Problem requirements: Each line of the data that includes "aclk" must be copied.

Provided data:

<file path="config.mk">
export PLATFORM = sky130hd
export DESIGN_NAME = decode_stage
export DESIGN_NICKNAME = d
export VERILOG_FILES = /design/src/rtl/la_isa_pkg.sv /design/src/rtl/la_pipe_pkg.sv /design/src/rtl/decode_stage.sv /design/src/rtl/fetch_decode_queue.sv /design/src/rtl/decoder.sv /design/src/rtl/basic_decoder.sv
export VERILOG_INCLUDE_DIRS = /design/src /design/src/include
export SDC_FILE = /design/constraint.sdc
export NUM_CORES = 1
export LEC_CHECK = 0
export BUFFER_PORTS_ARGS = -buffer_cell sky130_fd_sc_hd__buf_2
export CAP_MARGIN = 20
export CELL_PAD_IN_SITES_DETAIL_PLACEMENT = 1
export CELL_PAD_IN_SITES_GLOBAL_PLACEMENT = 2
export CORE_ASPECT_RATIO = 1.75
export CORE_MARGIN = 4
export CORE_UTILIZATION = 34
export CTS_CLUSTER_DIAMETER = 80
export CTS_CLUSTER_SIZE = 40
export DETAILED_ROUTE_END_ITERATION = 12
export MAX_ROUTING_LAYER = met4
export PLACE_DENSITY = 0.95
export SYNTH_ARGS = -nofsm -noshare
export SYNTH_HDL_FRONTEND = slang
export SYNTH_SLANG_ARGS = --single-unit
</file>
<file path="constraint.sdc">
create_clock -name clk -period 9 [get_ports clk]
set_input_delay 0.9 -clock clk [delete_from_list [all_inputs] [get_ports clk]]
set_output_delay 0.9 -clock clk [all_outputs]
set_load 0.02 [all_outputs]
</file>
$ cat config.mk
export PLATFORM = sky130hd
export DESIGN_NAME = agc_loop_top
export DESIGN_NICKNAME = d
export VERILOG_FILES = /design/src/design/agc_ctrl_pkg.sv /design/src/design/agc_loop_top.sv /design/src/design/agc_bus_master.sv /design/src/design/agc_loop_seq.sv /design/src/design/agc_host_regs.sv
export VERILOG_INCLUDE_DIRS = /design/src /design/src/design
export SDC_FILE = /design/constraint.sdc
export NUM_CORES = 1
export LEC_CHECK = 0
export BUFFER_PORTS_ARGS = -buffer_cell sky130_fd_sc_hd__buf_2
export CAP_MARGIN = 40
export CORE_ASPECT_RATIO = 1.2
export CORE_MARGIN = 3
export CORE_UTILIZATION = 45
export DETAILED_ROUTE_END_ITERATION = 16
export PLACE_DENSITY_LB_ADDON = 0.05
export SETUP_SLACK_MARGIN = 0.2
export SYNTH_ARGS = -nofsm -noshare
export SYNTH_HDL_FRONTEND = slang
export SYNTH_HIERARCHICAL = 1
export SYNTH_SLANG_ARGS = --single-unit
$ cat constraint.sdc
create_clock -name aclk -period 9.23 [get_ports aclk]
set_input_delay 1.3845 -clock aclk [delete_from_list [all_inputs] [get_ports aclk]]
set_output_delay 1.3845 -clock aclk [all_outputs]
set_load 0.01 [all_outputs]
$ cat src/design/agc_ctrl_consts.svh
`ifndef AGC_CTRL_CONSTS_SVH
`define AGC_CTRL_CONSTS_SVH

//////////////////////////////////////////////////
// Bus and data widths
//////////////////////////////////////////////////
`define AGC_ADDR_W              8
`define AGC_DATA_W              32
`define AGC_INFO_WORDS          6
`define AGC_SCALE_W             17
`define AGC_OFFSET_W            16

// Values loaded on reset
`define AGC_START_SCALE         17'd1500
`define AGC_START_OFFSET        16'd0
`define AGC_START_SCALE_DELTA   17'd30
`define AGC_START_OFFSET_DELTA  16'd25

//////////////////////////////////////////////////
// Loop limits
//////////////////////////////////////////////////
`define AGC_SCALE_MIN           32'h0001_2C     // Lowest scale the loop steps down to
`define AGC_SCALE_MAX           32'h0001_FBD0   // Highest scale the loop steps up to
`define AGC_TARGET_RMS_SQ       16
`define AGC_RMS_SQ_ERR          0
`define AGC_OFFSET_ERR          5               // Allowed above/below imbalance
`define AGC_TIMESCALE_BITS      4
`define AGC_BOOT_DELAY          31

// Command words for control register 0
`define AGC_CMD_START           32'h0000_0001
`define AGC_CMD_RESET           32'h0000_0004
`define AGC_CMD_LOAD            32'h0000_0300
`define AGC_CMD_APPLY           32'h0000_0400

// Register map
`define AGC_STATUS_DONE_BIT     1
`define AGC_ADDR_CTRL           8'h00
`define AGC_ADDR_SCALE          8'h10
`define AGC_ADDR_OFFSET         8'h14
`define HOST_ADDR_SCALE_DELTA   8'h40
`define HOST_ADDR_OFFSET_DELTA  8'h44

`endif
$ cat src/design/agc_ctrl_pkg.sv
`include "agc_ctrl_consts.svh"

package agc_ctrl_pkg;

    //////////////////////////////////////////////////
    // Vector types
    //////////////////////////////////////////////////
    typedef logic [`AGC_DATA_W-1:0]          word_t;
    typedef logic [`AGC_ADDR_W-1:0]          bus_addr_t;
    typedef logic [`AGC_SCALE_W-1:0]         scale_t;     // Unsigned gain
    typedef logic signed [`AGC_OFFSET_W-1:0] offset_t;    // Two's complement offset
    typedef logic [24:0]                     rms_sq_t;    // Mean square after timescale cut
    typedef logic [2:0]                      info_idx_t;

    // Status, sum of squares, above, below, scale, offset
    typedef word_t [`AGC_INFO_WORDS-1:0] info_array_t;

    //////////////////////////////////////////////////
    // Bus structs
    //////////////////////////////////////////////////
    typedef struct packed {
        logic      cyc;
        logic      we;
        bus_addr_t adr;
        word_t     dat;
    } wb_req_t;

    typedef struct packed {
        logic  ack;
        word_t dat;
    } wb_rsp_t;

    // One datapath transaction as handed to the bus master
    typedef struct packed {
        logic      we;
        bus_addr_t adr;
        word_t     dat;
    } bus_cmd_t;

    // State machines
    typedef enum logic [1:0] {
        HOST_IDLE,
        HOST_WRITE,
        HOST_READ,
        HOST_ACK
    } host_state_e;

    typedef enum logic [3:0] {
        LOOP_BOOT_DELAY,
        LOOP_WRITING,
        LOOP_LOADING,
        LOOP_APPLYING,
        LOOP_RESETTING,
        LOOP_STARTING,
        LOOP_WAITING,
        LOOP_READING,
        LOOP_CALCULATING
    } loop_state_e;

endpackage

$ cat src/design/agc_loop_top.sv
`timescale 1ns/1ps
`include "agc_ctrl_consts.svh"

module agc_loop_top
    import agc_ctrl_pkg::*;
(
    input  logic    aclk,
    input  logic    wb_rst_i,
    input  logic    agc_reset_i,
    input  wb_req_t host_req_i,
    output wb_rsp_t host_rsp_o,
    output wb_req_t agc_req_o,
    input  wb_rsp_t agc_rsp_i
);

    scale_t      scale_delta;
    offset_t     offset_delta;
    info_array_t info;
    logic        cmd_valid;
    bus_cmd_t    cmd;
    logic        cmd_done;
    word_t       rd_data;

    //////////////////////////////////////////////////
    // Host side
    //////////////////////////////////////////////////
    agc_host_regs u_host_regs (
        .aclk           (aclk),
        .wb_rst_i       (wb_rst_i),
        .host_req_i     (host_req_i),
        .host_rsp_o     (host_rsp_o),
        .info_i         (info),
        .scale_delta_o  (scale_delta),
        .offset_delta_o (offset_delta)
    );

    // Control loop
    agc_loop_seq u_loop_seq (
        .aclk           (aclk),
        .wb_rst_i       (wb_rst_i),
        .agc_reset_i    (agc_reset_i),
        .scale_delta_i  (scale_delta),
        .offset_delta_i (offset_delta),
        .info_o         (info),
        .cmd_valid_o    (cmd_valid),
        .cmd_o          (cmd),
        .cmd_done_i     (cmd_done),
        .rd_data_i      (rd_data)
    );

    // Datapath side
    agc_bus_master u_bus_master (
        .aclk        (aclk),
        .wb_rst_i    (wb_rst_i),
        .agc_reset_i (agc_reset_i),
        .cmd_valid_i (cmd_valid),
        .cmd_i       (cmd),
        .cmd_done_o  (cmd_done),
        .rd_data_o   (rd_data),
        .agc_req_o   (agc_req_o),
        .agc_rsp_i   (agc_rsp_i)
    );

endmodule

The answer:
create_clock -name aclk -period 9.23 [get_ports aclk]
set_input_delay 1.3845 -clock aclk [delete_from_list [all_inputs] [get_ports aclk]]
set_output_delay 1.3845 -clock aclk [all_outputs]
    input  logic    aclk,
        .aclk           (aclk),
        .aclk           (aclk),
        .aclk        (aclk),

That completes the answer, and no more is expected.